Yes, that was it. She had fallen. Slipped over debris and slid farther underground. Her head had slammed against a rock, rendering her unconscious for what must have been hours.
Corin rolled over to her side, but the movement shot flashes of pain down her back. Her neck and shoulders had been locked in the same position for too long. A gagging noise burbled from her parched throat. She hunched over, trying to vomit the invisible sand that piled in her mouth, but there was nothing to heave from a hollow stomach.
There was nothing left inside of her. She was empty.
And she was going to die.
Corin had imagined herself dying before, pictured hundreds of gruesome deaths in her mind, but nothing like this. Stranded after wandering endless miles, buried beneath stagnant air and soil, it seemed so uneventful.
Harlow’s laughter echoed through the tunnels. “No, compared to your eighteen years living in Gyldan, it’s too gentle a way to die.”
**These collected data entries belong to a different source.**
Source: an optimization exercise on an open RTL-to-GDS flow (aim: small area, a short achievable clock period and few clock cycles per item). Production flows keep margins and buffers that such runs may drop.
No run shown here included a check of the RTL's function; only the layout flow was run.

## flow/design.v (module list and top-level ports; edited modules follow where they fit)
// module pla_ctrl: 89 lines
// module pla_dp: 1995 lines
// module polyline_length_accumulator_core: 43 lines
module polyline_length_accumulator_core (
    input  logic        i_clk,
    input  logic        i_rst_n,
    input  logic        i_in_valid,
    output logic        o_in_stall,
    input  logic [15:0] i_in_x,
    input  logic [15:0] i_in_y,
    input  logic        i_in_last,
    output logic        o_out_valid,
    input  logic        i_out_stall,
    output logic [31:0] o_out_length,
    output logic [15:0] o_out_count
);
  // ...
==> flow/flow/run.sh <==
#!/bin/bash
# the standard layout (the standard.sh: unchanged synthesis, floorplan,
# placement, clock tree, routing), with its timing repair aimed at a shorter
# period than the clock's: setup repair keeps going until each path has the
# margin below, instead of stopping once the 10 ns clock is met
bash standard.sh SETUP_SLACK_MARGIN=${MARGIN:-6.5} TNS_END_PERCENT=100 finish > standard.log 2>&1
==> flow/standard.sh <==
#!/bin/bash
# synth_recipe.tcl (not shown) runs the flow's synth.tcl, then flattens the netlist and writes it again
# the make line also repeats each setting of config.mk as NAME=value (left out here)
make -C /OpenROAD-flow-scripts/flow DESIGN_CONFIG=/design/flow/config.mk WORK_HOME=/design/flow/orfs CLKGATE_MAP_FILE= SYNTH_SCRIPT=/design/flow/synth_recipe.tcl "${@:-finish}"
==> flow/config.mk <==
export PLATFORM = sky130hd
export DESIGN_NAME = polyline_length_accumulator_core
export DESIGN_NICKNAME = polyline_length_accumulator_core
export VERILOG_FILES = /design/flow/design.v
export SDC_FILE = /design/flow/constraint.sdc
export NUM_CORES = 4
export LEC_CHECK = 0
export ABC_AREA = 1
export CAP_MARGIN = 20
export CORE_MARGIN = 2
export CORE_UTILIZATION = 40
export CTS_BUF_LIST = sky130_fd_sc_hd__clkbuf_16
export CTS_CLUSTER_DIAMETER = 80
export CTS_CLUSTER_SIZE = 30
export SLEW_MARGIN = 20
==> flow/constraint.sdc <==
create_clock -name core_clock -period 10.0 [get_ports {i_clk}]
set_input_delay 2.0000 -clock core_clock [delete_from_list [all_inputs] [get_ports {i_clk}]]
set_output_delay 2.0000 -clock core_clock [all_outputs]
set_load 0.01 [all_outputs]
==> impl_results.md, run 1 <==
- Outcome: complete, no violations
- Share of cells above drive strength 1: 0.136
- Most frequent cell after synthesis: nand2_1
- Met2 Wirelength: about 42 mm
- First-pass GRT wire length: around 130 mm
- Ys async rst share: 0
- Highest Signal Layer: met4
- Nonclk buf count: 302
- Dominant class by area: multi-input combinational cells
- Hold EP: u_dp.q2_rad[3]
- Worst R2R Setup Slack: roughly 6.4 ns
- Synthesized area: 39,300 um2
- Crit share post-route: 0.357
- DR WL met3: roughly 3.2 mm
- Synth Area in Adders: 0.196
- Port bufs: 86
- Crit path max-delay family: simple AND/OR/NAND/NOR gates
- Syn Inst Count: approximately 4,600
- Well-tap cell count: 1,276
- Vias: 28,900
- Biggest register: u_ctrl.r_e
- Skew final: approximately 0.03 ns
- Site row count: between 100 and 150
- Postcts setup bufs: 53
- Simple-gate share of the synthesized area: 0.174
- Layout clock area frac: 0.0301
- Most frequent cells in the layout: nand2_1 (951), inv_1 (789), dfxtp_1 (600), nand3_1 (278), fa_1 (227)
==> run 2: changes to the inputs <==
--- a/flow/design.v
+++ b/flow/design.v
@@ -97,18 +97,16 @@
     output logic [16:0] o_root,
     output logic        o_seg,
     output logic        o_last
 );
     logic        r_have_prev;
     logic [15:0] r_lp_x, r_lp_y;
     logic [16:0] b_dx, b_dy;
     logic        b_seg, b_last;
-    logic [15:0] a_x, a_y;
-    logic        a_v, a_seg, a_last;
     logic [15:0] cx, cy;
     logic        cv, cseg, clast;
     logic pp1;
     logic pp2;
     logic pp3;
     logic pp4;
     logic pp5;
     logic pp6;
@@ -988,30 +986,27 @@
     logic fc782;
     logic fs783;
     logic fc784;
     logic fs785;
     logic fc786;
     logic [33:0] row_a;
     logic [33:0] row_b;
     logic [33:0] rad;
-    logic [32:0] s_rad;
-    logic s_seg;
-    logic s_last;
     logic [2:0] r787;
     logic q788;
     logic [3:0] r789;
     logic [1:0] q790;
-    logic [4:0] r791;
-    logic [2:0] q792;
-    logic [2:0] q1_q;
-    logic [4:0] q1_r;
-    logic [27:0] q1_rad;
+    logic [1:0] q1_q;
+    logic [3:0] q1_r;
+    logic [29:0] q1_rad;
     logic q1_seg;
     logic q1_last;
+    logic [4:0] r791;
+    logic [2:0] q792;
     logic [5:0] r793;
     logic [3:0] q794;
     logic [6:0] r795;
     logic [4:0] q796;
     logic [4:0] q2_q;
     logic [6:0] q2_r;
     logic [23:0] q2_rad;
     logic q2_seg;
@@ -1063,19 +1058,19 @@
     logic q7_last;
     logic [17:0] r817;
     logic [15:0] q818;
     logic [18:0] r819;
     logic [16:0] q820;
     logic [16:0] q8_q;
     logic q8_seg;
     logic q8_last;
-    assign cx = a_x;
-    assign cy = a_y;
-    assign cv = a_v;
+    assign cx = i_in_x;
+    assign cy = i_in_y;
+    assign cv = i_xfer;
     assign pp1 = b_dx[0] & b_dx[1];
     assign pp2 = b_dx[0] & b_dx[2];
     assign pp3 = b_dx[0] & b_dx[3];
     assign pp4 = b_dx[0] & b_dx[4];
     assign pp5 = b_dx[0] & b_dx[5];
     assign pp6 = b_dx[0] & b_dx[6];
     assign pp7 = b_dx[0] & b_dx[7];
     assign pp8 = b_dx[0] & b_dx[8];
@@ -1855,24 +1850,24 @@
     assign fc782 = (t_c30_0 & t_c30_1) | (t_c30_0 & t_c30_2) | (t_c30_1 & t_c30_2);
     assign fs783 = t_c31_0 ^ t_c31_1 ^ t_c31_2;
     assign fc784 = (t_c31_0 & t_c31_1) | (t_c31_0 & t_c31_2) | (t_c31_1 & t_c31_2);
     assign fs785 = t_c32_0 ^ t_c32_1 ^ t_c32_2;
     assign fc786 = (t_c32_0 & t_c32_1) | (t_c32_0 & t_c32_2) | (t_c32_1 & t_c32_2);
     assign row_a = {t_c33_0, fs785, fs783, fs781, fs779, fs777, fs775, fs773, fs771, fs769, fs767, fs765, fs763, fs761, fs759, fs757, fs755, fs753, fs751, fs749, fs747, fs745, fs743, fs741, fs739, fs737, fs735, fs733, fs731, fs729, fs727, hs725, 1'b0, t_c0_0};
     assign row_b = {fc786, fc784, fc782, fc780, fc778, fc776, fc774, fc772, fc770, fc768, fc766, fc764, fc762, fc760, fc758, fc756, fc754, fc752, fc750, fc748, fc746, fc744, fc742, fc740, fc738, fc736, fc734, fc732, fc730, fc728, hc726, t_c2_2, 1'b0, t_c0_1};
     assign rad = row_a + row_b;
-    assign r787 = {1'b0, 1'b0, s_rad[32]} + 3'b111;
+    assign r787 = {1'b0, 1'b0, rad[32]} + 3'b111;
     assign q788 = ~r787[2];
-    assign r789 = {r787[1:0], s_rad[31], s_rad[30]} + {~r787[2], q788 ^ {1{~r787[2]}}, 2'b11};
+    assign r789 = {r787[1:0], rad[31], rad[30]} + {~r787[2], q788 ^ {1{~r787[2]}}, 2'b11};
     assign q790 = {q788, ~r789[3]};
-    assign r791 = {r789[2:0], s_rad[29], s_rad[28]} + {~r789[3], q790 ^ {2{~r789[3]}}, 2'b11};
-    assign q792 = {q790, ~r791[4]};
-    assign r793 = {q1_r[3:0], q1_rad[27], q1_rad[26]} + {~q1_r[4], q1_q ^ {3{~q1_r[4]}}, 2'b11};
-    assign q794 = {q1_q, ~r793[5]};
+    assign r791 = {q1_r[2:0], q1_rad[29], q1_rad[28]} + {~q1_r[3], q1_q ^ {2{~q1_r[3]}}, 2'b11};
+    assign q792 = {q1_q, ~r791[4]};
+    assign r793 = {r791[3:0], q1_rad[27], q1_rad[26]} + {~r791[4], q792 ^ {3{~r791[4]}}, 2'b11};
+    assign q794 = {q792, ~r793[5]};
     assign r795 = {r793[4:0], q1_rad[25], q1_rad[24]} + {~r793[5], q794 ^ {4{~r793[5]}}, 2'b11};
     assign q796 = {q794, ~r795[6]};
     assign r797 = {q2_r[5:0], q2_rad[23], q2_rad[22]} + {~q2_r[6], q2_q ^ {5{~q2_r[6]}}, 2'b11};
     assign q798 = {q2_q, ~r797[7]};
     assign r799 = {r797[6:0], q2_rad[21], q2_rad[20]} + {~r797[7], q798 ^ {6{~r797[7]}}, 2'b11};
     assign q800 = {q798, ~r799[8]};
     assign r801 = {q3_r[7:0], q3_rad[19], q3_rad[18]} + {~q3_r[8], q3_q ^ {7{~q3_r[8]}}, 2'b11};
     assign q802 = {q3_q, ~r801[9]};
@@ -1890,18 +1885,16 @@
     assign q814 = {q6_q, ~r813[15]};
     assign r815 = {r813[14:0], q6_rad[5], q6_rad[4]} + {~r813[15], q814 ^ {14{~r813[15]}}, 2'b11};
     assign q816 = {q814, ~r815[16]};
     assign r817 = {q7_r[15:0], q7_rad[3], q7_rad[2]} + {~q7_r[16], q7_q ^ {15{~q7_r[16]}}, 2'b11};
     assign q818 = {q7_q, ~r817[17]};
     assign r819 = {r817[16:0], q7_rad[1], q7_rad[0]} + {~r817[17], q818 ^ {16{~r817[17]}}, 2'b11};
     assign q820 = {q818, ~r819[18]};
     always_ff @(posedge i_clk) begin
-        a_x <= i_in_x;
-        a_y <= i_in_y;
         if (cv) begin
             r_lp_x <= cx;
             r_lp_y <= cy;
         end
         b_dx <= {cx[15], cx} - {r_lp_x[15], r_lp_x};
         b_dy <= {cy[15], cy} - {r_lp_y[15], r_lp_y};
         t_c0_0 <= b_dx[0];
         t_c0_1 <= b_dy[0];
@@ -1994,20 +1987,19 @@
         t_c30_2 <= fc718;
         t_c31_0 <= fs721;
         t_c31_1 <= fc664;
         t_c31_2 <= fc720;
         t_c32_0 <= fs723;
         t_c32_1 <= b_dy[16];
         t_c32_2 <= fc722;
         t_c33_0 <= fc724;
-        s_rad <= rad[32:0];
-        q1_q <= q792;
-        q1_r <= r791;
-        q1_rad <= s_rad[27:0];
+        q1_q <= q790;
+        q1_r <= r789;
+        q1_rad <= rad[29:0];
         q2_q <= q796;
         q2_r <= r795;
         q2_rad <= q1_rad[23:0];
         q3_q <= q800;
         q3_r <= r799;
         q3_rad <= q2_rad[19:0];
         q4_q <= q804;
         q4_r <= r803;
@@ -2018,26 +2010,21 @@
         q6_q <= q812;
         q6_r <= r811;
         q6_rad <= q5_rad[7:0];
         q7_q <= q816;
         q7_r <= r815;
         q7_rad <= q6_rad[3:0];
         q8_q <= q820;
         if (!i_rst_n) begin
-            a_v         <= 1'b0;
-            a_seg       <= 1'b0;
-            a_last      <= 1'b0;
             r_have_prev <= 1'b0;
             b_seg       <= 1'b0;
             b_last      <= 1'b0;
             t_seg <= 1'b0;
             t_last <= 1'b0;
-            s_seg <= 1'b0;
-            s_last <= 1'b0;
             q1_seg <= 1'b0;
             q1_last <= 1'b0;
             q2_seg <= 1'b0;
             q2_last <= 1'b0;
             q3_seg <= 1'b0;
             q3_last <= 1'b0;
             q4_seg <= 1'b0;
             q4_last <= 1'b0;
@@ -2046,27 +2033,22 @@
             q6_seg <= 1'b0;
             q6_last <= 1'b0;
             q7_seg <= 1'b0;
             q7_last <= 1'b0;
             q8_seg <= 1'b0;
             q8_last <= 1'b0;
         end else begin
             if (i_xfer) r_have_prev <= !i_in_last;
-            a_v    <= i_xfer;
-            a_seg  <= i_xfer & r_have_prev;
-            a_last <= i_xfer & i_in_last;
-            b_seg  <= a_seg;
-            b_last <= a_last;
+            b_seg  <= i_xfer & r_have_prev;
+            b_last <= i_xfer & i_in_last;
             t_seg <= b_seg;
             t_last <= b_last;
-            s_seg <= t_seg;
-            s_last <= t_last;
-            q1_seg <= s_seg;
-            q1_last <= s_last;
+            q1_seg <= t_seg;
+            q1_last <= t_last;
             q2_seg <= q1_seg;
             q2_last <= q1_last;
             q3_seg <= q2_seg;
             q3_last <= q2_last;
             q4_seg <= q3_seg;
             q4_last <= q3_last;
             q5_seg <= q4_seg;
             q5_last <= q4_last;
==> flow/config.mk (replaced) <==
export PLATFORM = sky130hd
export DESIGN_NAME = polyline_length_accumulator_core
export DESIGN_NICKNAME = polyline_length_accumulator_core
export VERILOG_FILES = /design/flow/design.v
export SDC_FILE = /design/flow/constraint.sdc
export NUM_CORES = 4
export LEC_CHECK = 0
export ABC_AREA = 1
export CAP_MARGIN = 20
export CORE_MARGIN = 2
export CORE_UTILIZATION = 40
export SLEW_MARGIN = 20
==> run 2 against run 1 <==
Compared with the run above: critical path depth is 2 lower; still clean; sequential share of layout area shrank 3.1 points; critical endpoint is now u_dp.q2_q[0]; highest routed layer unchanged.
Corin groaned. Even in near death, she couldn’t escape Harlow’sghost. She supposed Harlow would have loved the irony. By the time their commune busied themselves making posters and protest materials, Corin had distanced herself from the artisans out of self-preservation, complaining to Elly that these efforts only made them look like criminals putting themselves in harm’s way. They had wanted to send a message to the army, but there was no point risking their lives for a war that would never end.
Now here she was, dying like the rest of them.
Darkness engulfed Corin in the tunnels. Her coiled body shivered in the cold as she waited for death to wrap her in its box and tuck her away. Surrounded by dust and debris, she would become part of the ground, a skeleton whose bones didn’t deserve to be unearthed.
The last words she’d hear from Elly would be a simple truth.
I hate you.
For a moment, there was nothing. Then a new thought emerged from her drowsy haze, like a dim light peeking through the dark clouds of near-death. Her hand roamed over her chest, fingers twitching for the ghost of an object. After her palm came up empty, her fingers jammed into the soiled pockets of her trousers and sifted through dirt.